Former first lady Nancy Reagan, perhaps best known for her "Just Say No" campaign to combat drug abuse in the 1980s, died Sunday morning at her home in Los Angeles, a spokesman for the family said. She was 94. The cause of death was congestive heart failure.
In addition to her famous campaign against drugs, the one-time actress promoted several causes while she was in the White House and even in the years after. She was a passionate advocate for lifting restrictions on stem cell research and promoting better treatment of America's veterans.
But above all, Nancy Reagan was a fiercely devoted wife.
"My life began with Ronnie," she told Vanity Fair magazine in 1998.
The first lady's public life had its share of controversy but also earned the respect of the nation, making Nancy Reagan one of America's most admired women in the 1980s and beyond.
Anne Frances "Nancy" Robbins was born on July 6, 1921 in New York City to Kenneth Robbins, a car salesman, and Edith Luckett Robbins, an actress. Her parents divorced, and Nancy was raised by her aunt in Maryland while her mother returned to the stage. Edith Robbins' second husband, a Chicago doctor named Loyal Davis, adopted Nancy in 1938.
After receiving a degree in dramatic arts from Smith College, Nancy Davis pursued an acting career of her own. After performing on Broadway, she landed a contract with MGM in 1949, moved to Hollywood and ultimately appeared in 11 feature films. In her last movie, the 1956 film Hellcats of the Navy, Nancy appeared with her then-husband, Ronald Reagan.

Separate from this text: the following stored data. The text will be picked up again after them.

==> src/hdl/dialer.sv <==
/*
  telephone dialer: loop-disconnect pulse dialling, dtmf tone generation, flash and
  pause cycles, hardware mute and hook outputs, and a maskable completion request.
  assumes an APB master on the system clock and a line interface that reads the
  active-low mute and dial pulse pins and a digital tone level into a dac.
*/
// Added by the designer: register access over APB.
`timescale 1ns/100ps

// Behaviour
// - dial code write starts pulses or tone
// - pulse count equals code, ten for 1010B
// - code maps to keypad row and column
// - single tone or summed dual tone
// - receive mute low in pulse, flash cycles
// - transmit mute low in pulse, flash, tone, hold
// - hook bit drives dial pulse high
// - continuous tone until cleared, minimum kept
// - otherwise tone lasts minimum duration
// - mask gates completion request
// - flag set when dial, pause, flash complete
// - write one clears flag, zero ignored
// - no new function while flag set
// - request stays while flag and mask set
// - pause, flash triggers write-only, zero cancels
// - row, column enables select tone output
// - duration bit selects 47 or 94 ms
// - interdigit pause after each pulse digit
module dialer #(
  parameter logic [31:0] BREAK_CYC      = dialer_pkg::BREAK_CYC,      // dial pulse break time
  parameter logic [31:0] MAKE_CYC       = dialer_pkg::MAKE_CYC,       // dial pulse make time
  parameter logic [31:0] IDP_UNIT_CYC   = dialer_pkg::IDP_UNIT_CYC,   // interdigit step
  parameter logic [31:0] TONE_LONG_CYC  = dialer_pkg::TONE_LONG_CYC,  // 94 ms minimum tone
  parameter logic [31:0] TONE_SHORT_CYC = dialer_pkg::TONE_SHORT_CYC, // 47 ms minimum tone
  parameter logic [31:0] FLASH_UNIT_CYC = dialer_pkg::FLASH_UNIT_CYC, // flash step
  parameter logic [31:0] PAUSE_UNIT_CYC = dialer_pkg::PAUSE_UNIT_CYC  // pause step
) (
  input  wire logic        clock,                 // 40 MHz system clock
  input  wire logic        rst,                   // asynchronous reset, active high
  input  wire logic        ce,                    // clock enable, freezes all state when low
  input  wire logic        psel,                  // apb select
  input  wire logic        penable,               // apb access phase
  input  wire logic        pwrite,                // apb direction
  input  wire logic [17:0] paddr,                 // apb byte address
  input  wire logic [31:0] pwdata,                // apb write data
  output logic      [31:0] prdata,                // apb read data
  output logic             pready,                // apb ready
  output logic             pslverr,               // apb error on unmapped address
  input  wire logic        high_freq_oscillator,  // tone clock source running
  output logic             dial_pulse_out,        // line loop, high is off-hook
  output logic             receive_mute_out_n,    // receive mute, low mutes
  output logic             transmit_mute_out_n,   // transmit mute, low mutes
  output logic      [7:0]  tone_out,              // tone level to the dac
  output logic             dialing_irq            // completion request to the cpu
);

  // -------------------------------------------------------------------------
  // state
  // -------------------------------------------------------------------------
  typedef struct packed {
    dialer_pkg::dial_state_t st;
    logic [31:0] cnt;       // cycles within the current step
    logic [3:0]  units;     // steps left in a multi-step wait
    logic [3:0]  pulses;    // dial pulses left
    logic [3:0]  dial_code;
    logic [3:0]  interdigit_pause_select;
    logic [3:0]  flash_time_select;
    logic [3:0]  pause_time_select;
    logic        continuous_tone_select;
    logic        tone_duration_select;
    logic        row_tone_enable;
    logic        column_tone_enable;
    logic        receive_mute_control;
    logic        transmit_mute_control;
    logic        hook_switch_control;
    logic        hold_line;
    logic        tone_mode;
    logic        dialing_interrupt_mask;
    logic        dialing_interrupt_flag;
    logic        min_done;  // minimum tone duration has elapsed
    logic [31:0] rdata;
    logic        rd_ok;     // read data captured for the address on the bus
    logic [23:0] row_phase;
    logic [23:0] col_phase;
    logic [7:0]  tone;
    logic        dp;
    logic        rx_n;
    logic        tx_n;
  } dialer_state_t;

  dialer_state_t s;
  dialer_state_t next_s;

  // -------------------------------------------------------------------------
  // keypad lookup: code to row and column index (0 = first)
  // -------------------------------------------------------------------------
  function automatic logic [3:0] keypad(input logic [3:0] code);
    logic [3:0] rc;
    rc = 4'h0;
    case (code)                              // {row, column}
      4'h1: rc = 4'h0;
      4'h2: rc = 4'h1;
      4'h3: rc = 4'h2;
      4'h4: rc = 4'h4;
      4'h5: rc = 4'h5;
      4'h6: rc = 4'h6;
      4'h7: rc = 4'h8;
      4'h8: rc = 4'h9;
      4'h9: rc = 4'hA;
      4'hA: rc = 4'hD;
      4'hB: rc = 4'hE;
      4'hC: rc = 4'hC;
      4'h0: rc = 4'h3;
      4'hD: rc = 4'h7;
      4'hF: rc = 4'hB;
      4'hE: rc = 4'hF;
      default: rc = 4'h0;
    endcase
    return rc;
  endfunction

  function automatic logic [23:0] row_step(input logic [1:0] r);
    logic [23:0] v;
    v = dialer_pkg::STEP_ROW1;
    case (r)
      2'h0: v = dialer_pkg::STEP_ROW1;
      2'h1: v = dialer_pkg::STEP_ROW2;
      2'h2: v = dialer_pkg::STEP_ROW3;
      default: v = dialer_pkg::STEP_ROW4;
    endcase
    return v;
  endfunction

  function automatic logic [23:0] col_step(input logic [1:0] c);
    logic [23:0] v;
    v = dialer_pkg::STEP_COL1;
    case (c)
      2'h0: v = dialer_pkg::STEP_COL1;
      2'h1: v = dialer_pkg::STEP_COL2;
      2'h2: v = dialer_pkg::STEP_COL3;
      default: v = dialer_pkg::STEP_COL4;
    endcase
    return v;
  endfunction

  // triangle wave from the phase: 0..127
  function automatic logic [6:0] tri_wave(input logic [23:0] ph);
    return ph[23] ? ~ph[22:16] : ph[22:16];
  endfunction

  // -------------------------------------------------------------------------
  // bus decode
  // -------------------------------------------------------------------------
  logic        hit;
  logic        wr_en;
  logic [15:0] idx;
  logic [3:0]  rc;
  logic [7:0]  tri_row;
  logic [7:0]  tri_col;
  logic [31:0] tone_min;

  assign idx = paddr[17:2];
  assign rc  = keypad(s.dial_code);
  assign tri_row = {1'b0, tri_wave(s.row_phase)};
  assign tri_col = {1'b0, tri_wave(s.col_phase)};
  assign tone_min = s.tone_duration_select ? TONE_SHORT_CYC : TONE_LONG_CYC;

  // address map check; low two address bits must be zero
  always_comb begin
    case (idx)
      dialer_pkg::IDX_CALL_CTRL, dialer_pkg::IDX_INTERDIGIT, dialer_pkg::IDX_TONE_CTRL,
      dialer_pkg::IDX_DIAL_CODE, dialer_pkg::IDX_LINE_CTRL, dialer_pkg::IDX_MODE,
      dialer_pkg::IDX_FLASH_TIME, dialer_pkg::IDX_PAUSE_TIME, dialer_pkg::IDX_IRQ_MASK,
      dialer_pkg::IDX_IRQ_FLAG: hit = (paddr[1:0] == 2'h0);
      default: hit = 1'b0;
    endcase
  end

  // writes need no wait; reads wait until data was captured in the setup cycle
  assign pready  = ce & (pwrite | s.rd_ok);
  assign pslverr = psel & penable & ~hit;
  assign wr_en   = psel & penable & pwrite & pready & hit;
  assign prdata  = s.rdata;

  // -------------------------------------------------------------------------
  // next state
  // -------------------------------------------------------------------------
  always_comb begin
    logic        idle_ok;
    logic        done;
    logic [31:0] rd;
    next_s   = s;
    idle_ok  = (s.st == dialer_pkg::ST_IDLE) & ~s.dialing_interrupt_flag;
    done     = 1'b0;
    rd       = 32'h0;
    next_s.cnt = s.cnt + 32'h1;

    // read mux; trigger bits always read zero
    case (idx)
      dialer_pkg::IDX_CALL_CTRL:  rd[dialer_pkg::BIT_HOLD] = s.hold_line;
      dialer_pkg::IDX_INTERDIGIT: rd[3:0] = s.interdigit_pause_select;
      dialer_pkg::IDX_TONE_CTRL:  rd[3:0] = {s.continuous_tone_select, s.tone_duration_select,
                                             s.row_tone_enable, s.column_tone_enable};
      dialer_pkg::IDX_DIAL_CODE:  rd[3:0] = s.dial_code;
      dialer_pkg::IDX_LINE_CTRL:  rd[2:0] = {s.hook_switch_control, s.receive_mute_control,
                                             s.transmit_mute_control};
      dialer_pkg::IDX_MODE:       rd[0]   = s.tone_mode;
      dialer_pkg::IDX_FLASH_TIME: rd[3:0] = s.flash_time_select;
      dialer_pkg::IDX_PAUSE_TIME: rd[3:0] = s.pause_time_select;
      dialer_pkg::IDX_IRQ_MASK:   rd[0]   = s.dialing_interrupt_mask;
      dialer_pkg::IDX_IRQ_FLAG:   rd[0]   = s.dialing_interrupt_flag;
      default:                    rd      = 32'h0;
    endcase
    next_s.rdata = psel ? (hit ? rd : 32'h0) : s.rdata; // misaligned or unmapped reads zero
    next_s.rd_ok = psel & ~(penable & pready);

    // sequencer: timed steps of pulse, tone, flash and pause cycles
    case (s.st)
      dialer_pkg::ST_BREAK: begin
        if (s.cnt >= BREAK_CYC - 32'h1) begin
          next_s.st  = dialer_pkg::ST_MAKE;
          next_s.cnt = 32'h0;
        end
      end
      dialer_pkg::ST_MAKE: begin
        if (s.cnt >= MAKE_CYC - 32'h1) begin
          next_s.cnt    = 32'h0;
          next_s.pulses = s.pulses - 4'h1;
          if (s.pulses == 4'h1) begin          // last pulse of the digit
            next_s.st    = dialer_pkg::ST_INTERDIGIT;
            next_s.units = s.interdigit_pause_select;
          end else begin
            next_s.st = dialer_pkg::ST_BREAK;
          end
        end
      end
      dialer_pkg::ST_INTERDIGIT, dialer_pkg::ST_FLASH, dialer_pkg::ST_PAUSE: begin
        // multi-step wait; a zero select ends after one step
        if ((s.st == dialer_pkg::ST_INTERDIGIT && s.cnt >= IDP_UNIT_CYC - 32'h1) ||
            (s.st == dialer_pkg::ST_FLASH && s.cnt >= FLASH_UNIT_CYC - 32'h1) ||
            (s.st == dialer_pkg::ST_PAUSE && s.cnt >= PAUSE_UNIT_CYC - 32'h1)) begin
          next_s.cnt   = 32'h0;
          next_s.units = s.units - 4'h1;
          if (s.units <= 4'h1) begin
            done      = 1'b1;
            next_s.st = dialer_pkg::ST_IDLE;
          end
        end
      end
      dialer_pkg::ST_TONE: begin
        if (s.cnt >= tone_min - 32'h1) begin
          next_s.min_done = 1'b1;
          next_s.cnt      = s.cnt;              // hold once the minimum is reached
        end
        // end at the minimum, or later once continuous output is cleared
        if ((s.min_done | (s.cnt >= tone_min - 32'h1)) & ~s.continuous_tone_select) begin
          done      = 1'b1;
          next_s.st = dialer_pkg::ST_IDLE;
        end
      end
      default: begin
        next_s.st  = dialer_pkg::ST_IDLE;
        next_s.cnt = 32'h0;
      end
    endcase

    // register writes and the functions they start
    if (wr_en) begin
      case (idx)
        dialer_pkg::IDX_CALL_CTRL: begin
          next_s.hold_line = pwdata[dialer_pkg::BIT_HOLD];
          if (pwdata[dialer_pkg::BIT_FLASH] & idle_ok) begin
            next_s.st    = dialer_pkg::ST_FLASH;
            next_s.cnt   = 32'h0;
            next_s.units = s.flash_time_select;
          end else if (pwdata[dialer_pkg::BIT_PAUSE] & idle_ok) begin
            next_s.st    = dialer_pkg::ST_PAUSE;
            next_s.cnt   = 32'h0;
            next_s.units = s.pause_time_select;
          end
          // a zero in a trigger bit cancels that function, no completion flag
          if ((~pwdata[dialer_pkg::BIT_FLASH] & (s.st == dialer_pkg::ST_FLASH)) |
              (~pwdata[dialer_pkg::BIT_PAUSE] & (s.st == dialer_pkg::ST_PAUSE))) begin
            next_s.st = dialer_pkg::ST_IDLE;
            done      = 1'b0;
          end
        end
        dialer_pkg::IDX_INTERDIGIT: next_s.interdigit_pause_select = pwdata[3:0];
        dialer_pkg::IDX_TONE_CTRL: begin
          next_s.continuous_tone_select = pwdata[dialer_pkg::BIT_CONTIN];
          next_s.tone_duration_select   = pwdata[dialer_pkg::BIT_DURATION];
          next_s.row_tone_enable        = pwdata[dialer_pkg::BIT_ROW];
          next_s.column_tone_enable     = pwdata[dialer_pkg::BIT_COLUMN];
        end
        dialer_pkg::IDX_DIAL_CODE: begin
          next_s.dial_code = pwdata[3:0];
          if (idle_ok) begin
            next_s.cnt = 32'h0;
            if (s.tone_mode) begin
              next_s.st       = dialer_pkg::ST_TONE;
              next_s.min_done = 1'b0;
            end else if (pwdata[3:0] == 4'h0) begin
              // unsupported code: no pulses, only the interdigit gap
              next_s.st    = dialer_pkg::ST_INTERDIGIT;
              next_s.units = s.interdigit_pause_select;
            end else begin
              next_s.st     = dialer_pkg::ST_BREAK;
              next_s.pulses = pwdata[3:0];
            end
          end
        end
        dialer_pkg::IDX_LINE_CTRL: begin
          next_s.hook_switch_control   = pwdata[dialer_pkg::BIT_HOOK];
          next_s.receive_mute_control  = pwdata[dialer_pkg::BIT_RX_MUTE];
          next_s.transmit_mute_control = pwdata[dialer_pkg::BIT_TX_MUTE];
        end
        dialer_pkg::IDX_MODE:       next_s.tone_mode         = pwdata[0];
        dialer_pkg::IDX_FLASH_TIME: next_s.flash_time_select = pwdata[3:0];
        dialer_pkg::IDX_PAUSE_TIME: next_s.pause_time_select = pwdata[3:0];
        dialer_pkg::IDX_IRQ_MASK:   next_s.dialing_interrupt_mask = pwdata[0];
        dialer_pkg::IDX_IRQ_FLAG: begin
          if (pwdata[0])
            next_s.dialing_interrupt_flag = 1'b0;
        end
        default: next_s.hold_line = s.hold_line;
      endcase
    end

    // completion sets the flag; placed last so a set beats a same-cycle clear
    if (done)
      next_s.dialing_interrupt_flag = 1'b1;

    // tone generator runs only while a tone cycle is active and the oscillator runs
    if (next_s.st == dialer_pkg::ST_TONE && high_freq_oscillator) begin
      next_s.row_phase = s.row_phase + row_step(rc[3:2]);
      next_s.col_phase = s.col_phase + col_step(rc[1:0]);
    end else if (next_s.st != dialer_pkg::ST_TONE) begin
      next_s.row_phase = 24'h0;
      next_s.col_phase = 24'h0;
    end

    // tone level: dc, column, row or the sum of both
    if (next_s.st != dialer_pkg::ST_TONE) begin
      next_s.tone = dialer_pkg::TONE_MID_LEVEL;
    end else begin
      case ({s.row_tone_enable, s.column_tone_enable})
        2'b01:   next_s.tone = {tri_col[6:0], 1'b0};
        2'b10:   next_s.tone = {tri_row[6:0], 1'b0};
        2'b11:   next_s.tone = tri_row + tri_col;
        default: next_s.tone = dialer_pkg::TONE_MID_LEVEL;
      endcase
    end

    // line pins: loop opens during break and flash; off-hook otherwise follows the hook bit
    next_s.dp = next_s.hook_switch_control &
                ~((next_s.st == dialer_pkg::ST_BREAK) | (next_s.st == dialer_pkg::ST_FLASH));
    // receive mute during the whole pulse digit and flash
    next_s.rx_n = next_s.receive_mute_control &
                  ~((next_s.st == dialer_pkg::ST_BREAK) | (next_s.st == dialer_pkg::ST_MAKE) |
                    (next_s.st == dialer_pkg::ST_INTERDIGIT) | (next_s.st == dialer_pkg::ST_FLASH));
    // transmit mute also covers tone and hold-line
    next_s.tx_n = next_s.transmit_mute_control &
                  ~((next_s.st == dialer_pkg::ST_BREAK) | (next_s.st == dialer_pkg::ST_MAKE) |
                    (next_s.st == dialer_pkg::ST_INTERDIGIT) | (next_s.st == dialer_pkg::ST_FLASH) |
                    (next_s.st == dialer_pkg::ST_TONE) | next_s.hold_line);
  end

  // -------------------------------------------------------------------------
  // state register; ce low freezes everything
  // -------------------------------------------------------------------------
  always_ff @(posedge clock or posedge rst) begin
    if (rst) begin
      s                          <= '0;
      s.st                       <= dialer_pkg::ST_IDLE;
      s.dial_code                <= dialer_pkg::RST_DIAL_CODE;
      s.interdigit_pause_select  <= dialer_pkg::RST_INTERDIGIT;
      s.flash_time_select        <= dialer_pkg::RST_FLASH_TIME;
      s.pause_time_select        <= dialer_pkg::RST_PAUSE_TIME;
      s.row_tone_enable          <= 1'b1;
      s.column_tone_enable       <= 1'b1;
      s.receive_mute_control     <= 1'b1;
      s.transmit_mute_control    <= 1'b1;
      s.tone                     <= dialer_pkg::TONE_MID_LEVEL;
      s.rx_n                     <= 1'b1;
      s.tx_n                     <= 1'b1;
    end else if (ce) begin
      s <= next_s;
    end
  end

  // -------------------------------------------------------------------------
  // outputs; the request stays up while flag and mask are both set
  // -------------------------------------------------------------------------
  assign dial_pulse_out      = s.dp;
  assign receive_mute_out_n  = s.rx_n;
  assign transmit_mute_out_n = s.tx_n;
  assign tone_out            = s.tone;
  assign dialing_irq         = s.dialing_interrupt_flag & s.dialing_interrupt_mask;

endmodule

Nancy Davis met Ronald Reagan in 1951, when he was president of the Screen Actors Guild, and they married the next year. The couple had two children together, Patricia Ann and Ronald Prescott.
When Ronald Reagan served as governor of California from 1967 to 1975, Nancy Reagan took an interest in the welfare of Vietnam veterans, visiting the wounded and engaging in projects concerning POWs. She also helped sponsor Foster Grandparent, a program founded by Sargent Shriver that pairs senior citizens with handicapped children. Later as first lady of the United States, she helped expand Foster Grandparent on a national level.
As first lady, Nancy Reagan primarily devoted herself to drug education and the prevention of drug abuse among young people. By 1988, more than 12,000 "just say no" clubs had been formed internationally, according to the Reagan Foundation, while Reagan criss-crossed the country to visit schools and talk to children in the issue.
In 1985, Nancy Reagan hosted an international conference at the White House focusing on drug prevention among youth, attended by the first ladies of 17 countries. The first lady considered a personal victory, according to the Reagan Foundation, when in 1986 President Reagan signed into law the the "National Crusade for a Drug Free America" anti-drug abuse bill. In October 1988, Nancy Reagan addressed the United Nations General Assembly, urging the international body to drug education and the enforcement of drug laws.
While known for her positive causes, Nancy Reagan also drew criticism for some of her actions as first lady. After deciding to renovate and redecorate the White House during her husband's first term, the first lady was castigated for spending lavishly during a recession. "I didn't want to redo the White House in my own image, but I did want to restore it," Reagan wrote in her 1989 memoir, "My Turn."
Reagan also used her memoir to address the even harsher scrutiny she received for turning to astrology to at times adjust her husband's schedule, following the 1981 assassination attempt on the president. "Astrology was simply one of the ways I coped with the fear I felt after my husband almost died," she wrote. Nancy Reagan's use of astrology in the White House was revealed by Mr. Reagan's chief of staff Donald Regan, after he was replaced.
After leaving the White House in 1989, Mrs. Reagan continued her anti-drug campaign by forming the Nancy Reagan Foundation. When Ronald Reagan was diagnosed with Alzheimer's disease in 1994, the couple formed the Ronald and Nancy Reagan Research Institute in Chicago, an affiliate of the Alzheimer's Association.
The former first lady devoted much of the next decade to caring for her ailing husband. She became an advocate for stem cell research in the hopes of finding a cure for Alzheimer's, often placing her at odds with the Republican Party.
Still, Nancy Reagan remained a committed Republican beyond her husband's death in 2004. She hosted Republican primary debates at the Ronald Reagan Presidential Library in Simi Valley, California during the 2008 election and attended another presidential primary debate at the library in 2011.
She is survived by two children, Patti Davis and Ronald Reagan Jr.